Abstract

The dispersive and adsorptive properties of a sandy aquifer were evaluated by using a radial injection dual‐tracer test with 131 I as the nonreactive tracer and 85 Sr as the reactive tracer. The tracer migration was monitored by using multilevel point‐sampling devices located at various radial distances and depths. Nonequilibrium physical and chemical adsorption effects for 85 Sr were treated as a spreading or dispersion mechanism in the breakthrough curve analysis. The resulting effective dispersivity values for 85 Sr (range of 0.7–3.3 cm; mean of 1.9 cm) were typically a factor of 2–5 larger than those obtained for 131 I (range of 0.4–1.5 cm; mean of 0.8). The distribution coefficient values obtained from analysis of the breakthrough curves at three depths and two radial distances ranged from 2.6 to 4.5 ml/g. These compare favorably with values obtained by separation of fluids from solids in sediment cores (4.3–11.7 ml/g), by batch experiments on core sediments (2.8–10.8 ml/g), and by analysis of a 25‐year‐old radioactive waste plume (mean of ≃10 ml/g) in another part of the same aquifer. Correlations of adsorbed 85 Sr radioactivity with grain size fractions demonstrated preferential adsorption to the coarsest fraction (associated with micaceous minerals) and to the finest fraction.

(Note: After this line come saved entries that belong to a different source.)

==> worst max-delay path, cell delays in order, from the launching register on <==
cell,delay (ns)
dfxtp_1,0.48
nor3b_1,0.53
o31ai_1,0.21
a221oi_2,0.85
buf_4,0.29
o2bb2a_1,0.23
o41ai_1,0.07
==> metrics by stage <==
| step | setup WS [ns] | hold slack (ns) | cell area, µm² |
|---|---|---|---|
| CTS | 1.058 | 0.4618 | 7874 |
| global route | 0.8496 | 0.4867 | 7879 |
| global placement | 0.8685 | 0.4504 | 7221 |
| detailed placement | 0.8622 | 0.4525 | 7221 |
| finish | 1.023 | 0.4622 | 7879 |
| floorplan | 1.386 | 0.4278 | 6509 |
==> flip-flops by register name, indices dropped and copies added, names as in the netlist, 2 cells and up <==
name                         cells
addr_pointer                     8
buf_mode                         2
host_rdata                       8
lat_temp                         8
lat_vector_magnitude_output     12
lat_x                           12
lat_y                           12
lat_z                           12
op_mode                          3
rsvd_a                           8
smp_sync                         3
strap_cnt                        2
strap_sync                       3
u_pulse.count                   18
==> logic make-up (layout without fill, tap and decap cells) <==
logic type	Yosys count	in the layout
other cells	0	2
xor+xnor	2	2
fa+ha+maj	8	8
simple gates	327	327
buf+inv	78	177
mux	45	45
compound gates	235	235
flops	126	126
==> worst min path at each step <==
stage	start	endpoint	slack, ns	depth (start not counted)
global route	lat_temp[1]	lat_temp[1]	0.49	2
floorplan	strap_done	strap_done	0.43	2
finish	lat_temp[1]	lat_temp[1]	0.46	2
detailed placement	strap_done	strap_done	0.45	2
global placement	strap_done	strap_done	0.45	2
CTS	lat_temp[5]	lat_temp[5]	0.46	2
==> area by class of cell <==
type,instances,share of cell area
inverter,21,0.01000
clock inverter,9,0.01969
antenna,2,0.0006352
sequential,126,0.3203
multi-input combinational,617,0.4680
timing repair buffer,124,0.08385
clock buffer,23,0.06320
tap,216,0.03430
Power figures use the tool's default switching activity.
<file path="config.mk">
export PLATFORM = sky130hd
export DESIGN_NAME = dac_mode_control
export DESIGN_NICKNAME = d
export VERILOG_FILES = /design/src/hdl/dac_mode_pkg.sv /design/src/hdl/dac_mode_control.sv
export SDC_FILE = /design/constraint.sdc
export NUM_CORES = 1
export LEC_CHECK = 0
export ABC_CLOCK_PERIOD_IN_PS = 1900
export BUFFER_PORTS_ARGS = -buffer_cell sky130_fd_sc_hd__buf_2
export CORE_MARGIN = 1
export CORE_UTILIZATION = 43
export CTS_CLUSTER_SIZE = 24
export DETAILED_ROUTE_END_ITERATION = 8
export PLACE_DENSITY = 0.77
export SLEW_MARGIN = 20
export SYNTH_ARGS = -nofsm -noshare
export SYNTH_HDL_FRONTEND = slang
export SYNTH_SLANG_ARGS = --single-unit
</file>
<file path="constraint.sdc">
create_clock -name mclk -period 1.9 [get_ports mclk]
set_input_delay 0.19 -clock mclk [delete_from_list [all_inputs] [get_ports mclk]]
set_output_delay 0.19 -clock mclk [all_outputs]
set_load 0.02 [all_outputs]
</file>
**src/verilog/cbtc_pkg.sv**
```systemverilog
package cbtc_pkg;
  // --------------------------------------------------------------------
  // register map
  // --------------------------------------------------------------------
  localparam logic [3:0] CBTC_CFG_ADDR = 4'h0;
  localparam logic [3:0] CBTC_CTL_ADDR = 4'h4;
  localparam logic [3:0] CBTC_STAT_ADDR = 4'h8;
  localparam logic [31:0] CBTC_CFG_RESET = 32'h0000_0000;
  localparam logic [31:0] CBTC_CFG_MASK = 32'h0047_ffff;
  localparam logic [31:0] CBTC_UNMAPPED = 32'h0000_0000;
  // --------------------------------------------------------------------
  // field positions
  // --------------------------------------------------------------------
  localparam int CBTC_WAKE_LINE_FILTER_EN_BIT = 22;
  localparam int CBTC_PS2_LSB = 16;
  localparam int CBTC_PS2SEL_BIT = 15;
  localparam int CBTC_SAM_BIT = 14;
  localparam int CBTC_PS1_LSB = 11;
  localparam int CBTC_PRS_LSB = 8;
  localparam int CBTC_SJW_LSB = 6;
  localparam int CBTC_BRP_LSB = 0;
  localparam int CBTC_MODE_LSB = 21;
  localparam logic [2:0] CBTC_MODE_CONFIG = 3'h4;
  localparam logic [2:0] CBTC_MODE_RESET = 3'h4;
  localparam logic [3:0] CBTC_IPT_TQ = 4'h2;
  localparam logic [3:0] CBTC_SYNC_TQ = 4'h1;
  localparam logic [1:0] CBTC_SAMPLES_ONE = 2'h1;
  localparam logic [1:0] CBTC_SAMPLES_THREE = 2'h3;
  typedef enum logic [1:0] {
    CBTC_IDLE = 2'b01,
    CBTC_ACK = 2'b10
  } cbtc_bus_t;
endpackage

```
**src/verilog/cbtc_tq_div.sv**
```systemverilog
`timescale 1ns/10ps
module cbtc_tq_div
  import cbtc_pkg::*;
#(
  parameter int BRP_W = 6
)
(
  input wire logic MCLK, // module clock
  input wire logic RST_N, // async reset, active low
  input wire logic [BRP_W-1:0] BAUD_PRESCALER, // prescaler value
  input wire logic CLR, // restart the quantum count
  output logic TQ_TICK // one-cycle pulse per time quantum
);
  typedef struct packed {
    logic [BRP_W:0] cnt;
    logic tick;
  } cbtc_div_t;
  cbtc_div_t st_r, st_nxt;
  logic [BRP_W:0] term;

  // --------------------------------------------------------------------
  // quantum is 2*(brp+1) clocks
  // --------------------------------------------------------------------
  always_comb
  begin
    term = {BAUD_PRESCALER, 1'b1};
    st_nxt = st_r;
    st_nxt.tick = 1'b0;
    if (CLR || st_r.cnt >= term)
    begin
      st_nxt.cnt = '0;
      st_nxt.tick = !CLR;
    end
    else
    begin
      st_nxt.cnt = st_r.cnt + 1'b1;
    end
  end

  always_ff @(posedge MCLK or negedge RST_N)
  begin
    if (!RST_N)
      st_r <= '0;
    else
      st_r <= st_nxt;
  end

  assign TQ_TICK = st_r.tick;

  chk_tick_spacing: assert property (@(posedge MCLK) disable iff (!RST_N)
    TQ_TICK || CLR |=> !TQ_TICK)
    else $error("quantum ticks too close");
endmodule

```
**src/verilog/cbtc_top.sv**
```systemverilog
// Chosen here: the Avalon-MM interface to the registers and the register addresses.
`timescale 1ns/10ps
// Overview of operation
// - wake-up filter bit 22 routes the bus line through a line filter.
// - phase segment 2 field bits 18:16 give value plus one quanta.
// - select bit 15 set makes segment 2 free, else max(seg1, IPT).
// - sample bit 14 set takes three samples, else one.
// - phase segment 1 field bits 13:11 give value plus one quanta.
// - with select clear the programmed seg2 field is ignored.
// - config register writable only in configuration mode 100.
module cbtc_top
  import cbtc_pkg::*;
#(
  parameter int BRP_W = 6
)
(
  input wire logic MCLK, // module clock, 10 MHz
  input wire logic RST_N, // async reset, active low
  input wire logic [3:0] AVS_ADDRESS, // byte address
  input wire logic AVS_READ, // read request
  input wire logic AVS_WRITE, // write request
  input wire logic [3:0] AVS_BYTEENABLE, // write lanes
  input wire logic [31:0] AVS_WRITEDATA, // write data
  output logic [31:0] AVS_READDATA, // read data
  output logic AVS_WAITREQUEST, // bus stall
  input wire logic CAN_RX, // raw bus line pin
  output logic WAKE_RX, // line used for wake-up detection
  output logic SAMPLED_BIT, // bus value at sample point, voted in three-sample mode
  output logic TQ_TICK, // time quantum pulse
  output logic [3:0] SEG_PROP_TQ, // propagation quanta
  output logic [3:0] SEG_PH1_TQ, // phase 1 quanta
  output logic [3:0] SEG_PH2_TQ, // phase 2 quanta
  output logic [3:0] SJW_TQ, // jump width quanta
  output logic [1:0] SAMPLE_COUNT // samples per bit
);
  typedef struct packed {
    cbtc_bus_t bus;
    logic [31:0] cfg;
    logic [2:0] mode;
    logic [31:0] rdata;
    logic [1:0] rx_sync;
    logic [2:0] hist;
    logic [1:0] filt;
    logic wake;
    logic smp;
    logic [3:0] ph1;
    logic [3:0] ph2;
    logic [3:0] prs;
    logic [3:0] sync_jump_width;
  } cbtc_state_t;
  cbtc_state_t st_r, st_nxt;

  logic rx_meta_r;
  logic div_clr;
  logic [3:0] p1;
  logic [3:0] p2;
  logic [31:0] wmask;
  logic cfg_mode;
  logic voted;

  always_ff @(posedge MCLK or negedge RST_N)
  begin
    if (!RST_N)
      rx_meta_r <= 1'b1;
    else
      rx_meta_r <= CAN_RX;
  end

  cbtc_tq_div #(.BRP_W(BRP_W)) u_div (
    .MCLK(MCLK),
    .RST_N(RST_N),
    .BAUD_PRESCALER(st_r.cfg[CBTC_BRP_LSB +: BRP_W]),
    .CLR(div_clr),
    .TQ_TICK(TQ_TICK)
  );

  // --------------------------------------------------------------------
  // bus slave and segment decode
  // --------------------------------------------------------------------
  always_comb
  begin
    st_nxt = st_r;
    cfg_mode = (st_r.mode == CBTC_MODE_CONFIG);
    div_clr = cfg_mode;
    for (int i = 0; i < 4; i++)
      wmask[i*8 +: 8] = {8{AVS_BYTEENABLE[i]}};
    st_nxt.rx_sync = {st_r.rx_sync[0], rx_meta_r};
    case (st_r.bus)
      CBTC_IDLE:
      begin
        if (AVS_WRITE)
        begin
          st_nxt.bus = CBTC_ACK;
          if (AVS_ADDRESS == CBTC_CFG_ADDR && cfg_mode)
            st_nxt.cfg = ((st_r.cfg & ~wmask) | (AVS_WRITEDATA & wmask))
              & CBTC_CFG_MASK;
          if (AVS_ADDRESS == CBTC_CTL_ADDR && AVS_BYTEENABLE[2])
            st_nxt.mode = AVS_WRITEDATA[CBTC_MODE_LSB +: 3];
        end
        else if (AVS_READ)
        begin
          st_nxt.bus = CBTC_ACK;
          case (AVS_ADDRESS)
            CBTC_CFG_ADDR: st_nxt.rdata = st_r.cfg;
            CBTC_CTL_ADDR:
              st_nxt.rdata = 32'(st_r.mode) << CBTC_MODE_LSB;
            CBTC_STAT_ADDR:
              st_nxt.rdata = {16'h0000, st_r.sync_jump_width, st_r.prs,
                st_r.ph1, st_r.ph2};
            default: st_nxt.rdata = CBTC_UNMAPPED;
          endcase
        end
      end
      CBTC_ACK: st_nxt.bus = CBTC_IDLE;
      default: st_nxt.bus = CBTC_IDLE;
    endcase
    p1 = {1'b0, st_r.cfg[CBTC_PS1_LSB +: 3]} + 4'h1;
    if (st_r.cfg[CBTC_PS2SEL_BIT])
      p2 = {1'b0, st_r.cfg[CBTC_PS2_LSB +: 3]} + 4'h1;
    else
      p2 = (p1 > CBTC_IPT_TQ) ? p1 : CBTC_IPT_TQ;
    st_nxt.ph1 = p1;
    st_nxt.ph2 = p2;
    st_nxt.prs = {1'b0, st_r.cfg[CBTC_PRS_LSB +: 3]} + 4'h1;
    st_nxt.sync_jump_width = {2'b00, st_r.cfg[CBTC_SJW_LSB +: 2]} + 4'h1;
    // majority of three quantum-spaced samples, or the latest one
    if (TQ_TICK)
      st_nxt.hist = {st_r.hist[1:0], st_r.rx_sync[1]};
    voted = (st_r.hist[0] & st_r.hist[1]) | (st_r.hist[1] & st_r.hist[2])
      | (st_r.hist[0] & st_r.hist[2]);
    st_nxt.smp = st_r.cfg[CBTC_SAM_BIT] ? voted : st_r.hist[0];
    // two-sample glitch filter used for wake-up only when enabled
    st_nxt.filt = {st_r.filt[0], st_r.rx_sync[1]};
    if (st_r.cfg[CBTC_WAKE_LINE_FILTER_EN_BIT])
    begin
      if (st_r.filt[0] == st_r.filt[1])
        st_nxt.wake = st_r.filt[1];
    end
    else
      st_nxt.wake = st_r.rx_sync[1];
  end

  always_ff @(posedge MCLK or negedge RST_N)
  begin
    if (!RST_N)
    begin
      st_r <= '0;
      st_r.bus <= CBTC_IDLE;
      st_r.cfg <= CBTC_CFG_RESET;
      st_r.mode <= CBTC_MODE_RESET;
      st_r.rx_sync <= 2'b11;
      st_r.hist <= 3'b111;
      st_r.filt <= 2'b11;
      st_r.wake <= 1'b1;
      st_r.smp <= 1'b1;
      st_r.ph1 <= CBTC_SYNC_TQ;
      st_r.ph2 <= CBTC_IPT_TQ;
      st_r.prs <= CBTC_SYNC_TQ;
      st_r.sync_jump_width <= CBTC_SYNC_TQ;
    end
    else
      st_r <= st_nxt;
  end

  assign AVS_WAITREQUEST = (AVS_READ || AVS_WRITE) && st_r.bus != CBTC_ACK;
  assign AVS_READDATA = st_r.rdata;
  assign WAKE_RX = st_r.wake;
  assign SAMPLED_BIT = st_r.smp;
  assign SEG_PROP_TQ = st_r.prs;
  assign SEG_PH1_TQ = st_r.ph1;
  assign SEG_PH2_TQ = st_r.ph2;
  assign SJW_TQ = st_r.sync_jump_width;
  assign SAMPLE_COUNT = st_r.cfg[CBTC_SAM_BIT] ? CBTC_SAMPLES_THREE
    : CBTC_SAMPLES_ONE;

  // --------------------------------------------------------------------
  // checks
  // --------------------------------------------------------------------
  chk_cfg_locked: assert property (@(posedge MCLK) disable iff (!RST_N)
    st_r.mode != CBTC_MODE_CONFIG |=> $stable(st_r.cfg))
    else $error("config changed outside configuration mode");
  chk_ph2_auto: assert property (@(posedge MCLK) disable iff (!RST_N)
    !st_r.cfg[CBTC_PS2SEL_BIT] && $stable(st_r.cfg) |=>
    SEG_PH2_TQ == ((SEG_PH1_TQ > CBTC_IPT_TQ) ? SEG_PH1_TQ : CBTC_IPT_TQ))
    else $error("automatic phase 2 wrong");
  chk_ph2_free: assert property (@(posedge MCLK) disable iff (!RST_N)
    st_r.cfg[CBTC_PS2SEL_BIT] && $stable(st_r.cfg) |->
    SEG_PH2_TQ == {1'b0, st_r.cfg[CBTC_PS2_LSB +: 3]} + 4'h1)
    else $error("programmed phase 2 wrong");
  chk_ph1_len: assert property (@(posedge MCLK) disable iff (!RST_N)
    $stable(st_r.cfg) |->
    SEG_PH1_TQ == {1'b0, st_r.cfg[CBTC_PS1_LSB +: 3]} + 4'h1)
    else $error("phase 1 wrong");
  chk_prop_sjw: assert property (@(posedge MCLK) disable iff (!RST_N)
    $stable(st_r.cfg) |->
    SEG_PROP_TQ == {1'b0, st_r.cfg[CBTC_PRS_LSB +: 3]} + 4'h1
    && SJW_TQ == {2'b00, st_r.cfg[CBTC_SJW_LSB +: 2]} + 4'h1)
    else $error("prop or jump width wrong");
  chk_single_sample: assert property (@(posedge MCLK) disable iff (!RST_N)
    !st_r.cfg[CBTC_SAM_BIT] |=> SAMPLED_BIT == $past(st_r.hist[0]))
    else $error("single sample wrong");
  chk_wake_direct: assert property (@(posedge MCLK) disable iff (!RST_N)
    !st_r.cfg[CBTC_WAKE_LINE_FILTER_EN_BIT] |=> WAKE_RX == $past(st_r.rx_sync[1]))
    else $error("unfiltered wake line wrong");
  chk_wake_filter: assert property (@(posedge MCLK) disable iff (!RST_N)
    st_r.cfg[CBTC_WAKE_LINE_FILTER_EN_BIT] && st_r.filt[0] != st_r.filt[1] |=>
    $stable(WAKE_RX)) else $error("filter passed a glitch");
  chk_bus_answer: assert property (@(posedge MCLK) disable iff (!RST_N)
    (AVS_READ || AVS_WRITE) && st_r.bus == CBTC_IDLE |=> !AVS_WAITREQUEST)
    else $error("bus answer late");
  cov_cfg_write: cover property (@(posedge MCLK) disable iff (!RST_N)
    AVS_WRITE && !AVS_WAITREQUEST && AVS_ADDRESS == CBTC_CFG_ADDR);
  cov_locked_write: cover property (@(posedge MCLK) disable iff (!RST_N)
    AVS_WRITE && !cfg_mode && AVS_ADDRESS == CBTC_CFG_ADDR);
  cov_triple: cover property (@(posedge MCLK) disable iff (!RST_N)
    st_r.cfg[CBTC_SAM_BIT] && TQ_TICK);
  cov_wake_filt: cover property (@(posedge MCLK) disable iff (!RST_N)
    st_r.cfg[CBTC_WAKE_LINE_FILTER_EN_BIT] && $fell(WAKE_RX));
endmodule

```
$ cat config.mk
export PLATFORM = sky130hd
export DESIGN_NAME = hpi_pin_isolation
export DESIGN_NICKNAME = d
export VERILOG_FILES = /design/src/rtl/hpi_pkg.sv /design/src/rtl/hpi_sync_if.sv /design/src/rtl/hpi_sync.sv /design/src/rtl/hpi_pin_isolation.sv
export VERILOG_INCLUDE_DIRS = /design/src /design/src/rtl
export SDC_FILE = /design/constraint.sdc
export NUM_CORES = 1
export LEC_CHECK = 0
export BUFFER_PORTS_ARGS = -buffer_cell sky130_fd_sc_hd__clkbuf_2
export CORE_MARGIN = 2
export CORE_UTILIZATION = 40
export DETAILED_ROUTE_END_ITERATION = 8
export GPL_TIMING_DRIVEN = 0
export HOLD_SLACK_MARGIN = 0.03
export PLACE_DENSITY = 0.75
export SETUP_SLACK_MARGIN = 0.05
export SYNTH_ARGS = -nofsm -noshare
export SYNTH_HDL_FRONTEND = slang
export SYNTH_SLANG_ARGS = --single-unit
$ cat constraint.sdc
create_clock -name i_clk -period 2.1 [get_ports i_clk]
set_input_delay 0.42 -clock i_clk [delete_from_list [all_inputs] [get_ports i_clk]]
set_output_delay 0.42 -clock i_clk [all_outputs]
set_load 0.005 [all_outputs]
$ cat config.mk
export PLATFORM = sky130hd
export DESIGN_NAME = xtc_comp
export DESIGN_NICKNAME = d
export VERILOG_FILES = /design/src/inc/xtc_pkg.sv /design/src/rtl/xtc_comp.sv
export VERILOG_INCLUDE_DIRS = /design/src /design/src/inc
export SDC_FILE = /design/constraint.sdc
export NUM_CORES = 1
export LEC_CHECK = 0
export ABC_AREA = 1
export BUFFER_PORTS_ARGS = -buffer_cell sky130_fd_sc_hd__buf_2
export CAP_MARGIN = 20
export CORE_AREA = 10 10 259 187
export DETAILED_ROUTE_END_ITERATION = 7
export DIE_AREA = 0 0 269 197
export HOLD_SLACK_MARGIN = 0.08
export PLACE_DENSITY = 0.55
export SYNTH_ARGS = -nofsm -noshare
export SYNTH_HDL_FRONTEND = slang
export SYNTH_SLANG_ARGS = --single-unit
$ cat constraint.sdc
create_clock -name clk -period 20.7 [get_ports clk]
set_input_delay 0 -clock clk [delete_from_list [all_inputs] [get_ports clk]]
set_output_delay 0 -clock clk [all_outputs]
set_load 0.02 [all_outputs]
$ cat src/inc/xtc_cfg.svh
// register offsets, reset values and fixed figures of the compensation datapath
`ifndef XTC_CFG_SVH
`define XTC_CFG_SVH

// register offsets on the byte register port
`define XTC_TURNOVER_OFS 8'h2c
`define XTC_HOT_COEF_OFS 8'h2d

// reset values
`define XTC_TURNOVER_RST 5'h00
`define XTC_HOT_COEF_RST 7'h00
`define XTC_TEMP_CODE_RST 10'h000

// turnover setting field: sign bit and whole field width (magnitude is bits 3:0)
`define XTC_TURNOVER_SIGN 4
`define XTC_TURNOVER_W 5

// 25.0 degrees in doubled kelvin (2 * 298)
`define XTC_TURNOVER_BASE 10'h254

// practical limits of the temperature code, 446 and 726 decimal
`define XTC_TEMP_MIN 10'h1be
`define XTC_TEMP_MAX 10'h2d6

// digital trim centre value, 16 decimal
`define XTC_DTRIM_CENTRE 6'h10

// curvature divide, 4096 = 2**12
`define XTC_CURVE_SHIFT 12

// temperature code field positions in the two readable bytes
`define XTC_CODE_LOW_MSB 7
`define XTC_CODE_HIGH_LSB 8

`endif

$ cat src/inc/xtc_pkg.sv
// types shared by the compensation datapath
package xtc_pkg;

   // conversion pairing state for the two-sample average
   typedef enum logic [0:0] {
      XTC_WAIT_FIRST,
      XTC_WAIT_SECOND
   } xtc_pair_t;

   typedef logic [9:0] xtc_code_t;
   typedef logic signed [15:0] xtc_corr_t;

endpackage : xtc_pkg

The relative amounts of electrostatically and specifically adsorbed 85 Sr on the aquifer sediments were determined with desorption experiments on core sediments using selective chemical extradants. The withdrawal phase breakthrough curves for the well, obtained immediately following the injection phase, showed essentially full tracer recoveries for both 131 I and 85 Sr. Relatively slow desorption Of 85 Sr, indicated by extreme tailing of the return break‐through curve and analysis of residual radioactivity on sediment cores, provided further indication of the nonequilibrium nature of the adsorption‐desorption phenomena.